Can also be used for faders...maybe differentiable if there's something intractable in the expression
split term cancellation
dislocation subtraction
Then you can also observe the properties through the difference, such as the previous question of permutation, and find that the transfer formula is equivalent to the one that exchanges the difference
You can also deal with some monotonic problems by difference, such as the problem of maintaining the difference array of the maximum value of the suffix
But... Having said so much, if I really encounter problems, I still won't use 23333
The inversion part has a nice title bzoj2627 of srs: JZPKIL
This question is pretty good too... One place I didn't think of is factoring the primes
Specifically, since n is very large, we consciously group all the positive functions together, and set them as the function $F$
Then enumerate the prime factors of n, then $f(n)=\prod(f(pi^ki))$
And since this is an inversion problem, he has $mu$... In the case of only one prime factor, mu has only 2 possible values: 1 to the 0th power and -1 to the 1st power
Then our formula is simplified, and we're done!
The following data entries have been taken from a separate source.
What follows belongs to an exercise in optimizing a design on an open flow for a short achievable clock period and few clock cycles; a production flow would make more cautious choices.
In this exercise RTL edits were held to simulation tests only and were not proved equivalent to the original.
No activity file was given, so power comes from the tool's default toggle rates.

==> design.v <==
`timescale 1ns/100ps
package cache_cfg_pkg;
        localparam int word_bits = 32;
        localparam int line_words = 4;
        localparam int offset_bits = 4;           
        localparam int default_num_sets = 16;
        typedef logic [word_bits-1:0] word_t;
        typedef logic [31:0] addr_t;              
        typedef logic [line_words*word_bits-1:0] line_t;
endpackage
`timescale 1ns/100ps
package cache_ctrl_pkg;
        typedef enum logic [1:0] {
                idle,
                lookup,
                refill,
                merge
        } ctrl_state_e;
        typedef enum logic [1:0] {
                none,
                fill,
                evict_fill               
        } mem_op_e;
endpackage
Context: an optimization exercise on an open-source flow, tuned for small area, a short achievable clock period and few clock cycles per item. The choices shown serve that exercise and are no tape-out recipe.
Function was not checked in any run shown here: the RTL went through the layout flow alone.

==> flow/design.v (outline; a module is shown in full before it is edited, if it fits) <==
// module mandel_engine: 103 lines
// module mandel_dp: 1445 lines
// module mandel_fa: 10 lines
module mandel_engine #(
    parameter int BITS      = 16,
    parameter int ITER_BITS = 7
) (
    input  logic                   clk,
    input  logic                   rst_n,
    input  logic                   in_valid,
    output logic                   in_ready,
    input  logic signed [BITS-1:0] in_x,
    input  logic signed [BITS-1:0] in_y,
    input  logic                   julia_mode,
    input  logic signed [BITS-1:0] julia_cx,
    input  logic signed [BITS-1:0] julia_cy,
    input  logic [ITER_BITS-1:0]   max_iter,
    input  logic                   abort,
    output logic                   out_valid,
    input  logic                   out_ready,
    output logic [ITER_BITS-1:0]   out_iter,
    output logic                   out_escaped,
    output logic                   busy
);
  // ...
==> flow/flow/run.sh <==
#!/bin/bash
# The standard layout (standard.sh), with the port buffers made from
# sky130_fd_sc_hd__buf_1 cells instead of the default choice of a delay
# buffer, and clock tree synthesis without dummy loads.
set -euo pipefail
export BUFFER_PORTS_ARGS="-buffer_cell sky130_fd_sc_hd__buf_1"
export CTS_ARGS="-sink_clustering_enable -repair_clock_nets -buf_list sky130_fd_sc_hd__clkbuf_8 -dont_use_dummy_load"
bash standard.sh > standard.log 2>&1
==> flow/standard.sh <==
#!/bin/bash
# synth_recipe.tcl (not shown) runs the flow's synth.tcl, then flattens the netlist and writes it again
# the make line also repeats each setting of config.mk as NAME=value (left out here)
make -C /OpenROAD-flow-scripts/flow DESIGN_CONFIG=/design/flow/config.mk WORK_HOME=/design/flow/orfs CLKGATE_MAP_FILE= SYNTH_SCRIPT=/design/flow/synth_recipe.tcl "${@:-finish}"
==> flow/config.mk <==
export PLATFORM = sky130hd
export DESIGN_NAME = mandel_engine
export DESIGN_NICKNAME = mandel_engine
export VERILOG_FILES = /design/flow/design.v
export SDC_FILE = /design/flow/constraint.sdc
export NUM_CORES = 4
export LEC_CHECK = 0
export CAP_MARGIN = 20
export CORE_MARGIN = 2
export CORE_UTILIZATION = 65
export CTS_BUF_LIST = sky130_fd_sc_hd__clkbuf_8
export PLACE_DENSITY = 0.75
export SLEW_MARGIN = 20
export SYNTH_HIERARCHICAL = 1
export SYNTH_MINIMUM_KEEP_SIZE = 0
==> flow/constraint.sdc <==
create_clock -name core_clock -period 14.0 [get_ports {clk}]
set_input_delay 2.8000 -clock core_clock [delete_from_list [all_inputs] [get_ports {clk}]]
set_output_delay 2.8000 -clock core_clock [all_outputs]
set_load 0.01 [all_outputs]
==> flow_summary.json, run 1 <==
{
  "run_status": "finished clean",
  "wire_length_on_met2_mm": 23.34,
  "place.detailed.instances": 2149,
  "criticalPathCategory": "reg -> reg",
  "start_util_pct": 65.49,
  "cts.path.max_buffers": 2,
  "final_layout_size_suffix_gt1_share_pct": 6.506,
  "critical-path-top-cell-by-count": "fa_1",
  "whs_path_depth": 2,
  "cts_buffers": 17,
  "drt_drc_violations_left": 0,
  "worst-r2r-cell-count": 18,
  "grt_max_degree": 35,
  "total_area_of_multi_input_combinational_cells_sq_mm": 0.01493,
  "synth_area_leaders": "fa_1, edfxtp_1, ha_1",
  "cts-root-buf": "clkbuf_8",
  "drv_slew": 0,
  "nFillCells": 2222,
  "critical_path.endpoint": "xh_q",
  "wirelength_mm": 46.63,
  "synth_simple_gate_area_share_pct": 13.08,
  "biggestCellCategory": "multi-input combinational cells",
  "inv_count": 78,
  "cts_setup_buffers": 0,
  "layout.cells.most_common_list": "nor2_1, fa_1, ha_1",
  "synthesis.yosys.warnings": 7,
  "hold-path-endpoint": "stop_q",
  "routed_wire_length_per_instance_um": 21.52,
  "fin_setup_tns_ns": 0,
  "syn_inst": 1755,
  "synth.cells.most_frequent": "nor2_1, fa_1, ha_1"
}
When there is mu in the formula, this method of decomposing the prime factors seems to be very classic
There are applications of this approach in the classic topics of one's number theory and the beauty of cycles
In addition, yzh's topic is also very good
Individuals can only come up with a partial score of 30 points, and did not derive more formulas
In fact, if you replace the enumeration gcd, you can come up with an algorithm with a higher score?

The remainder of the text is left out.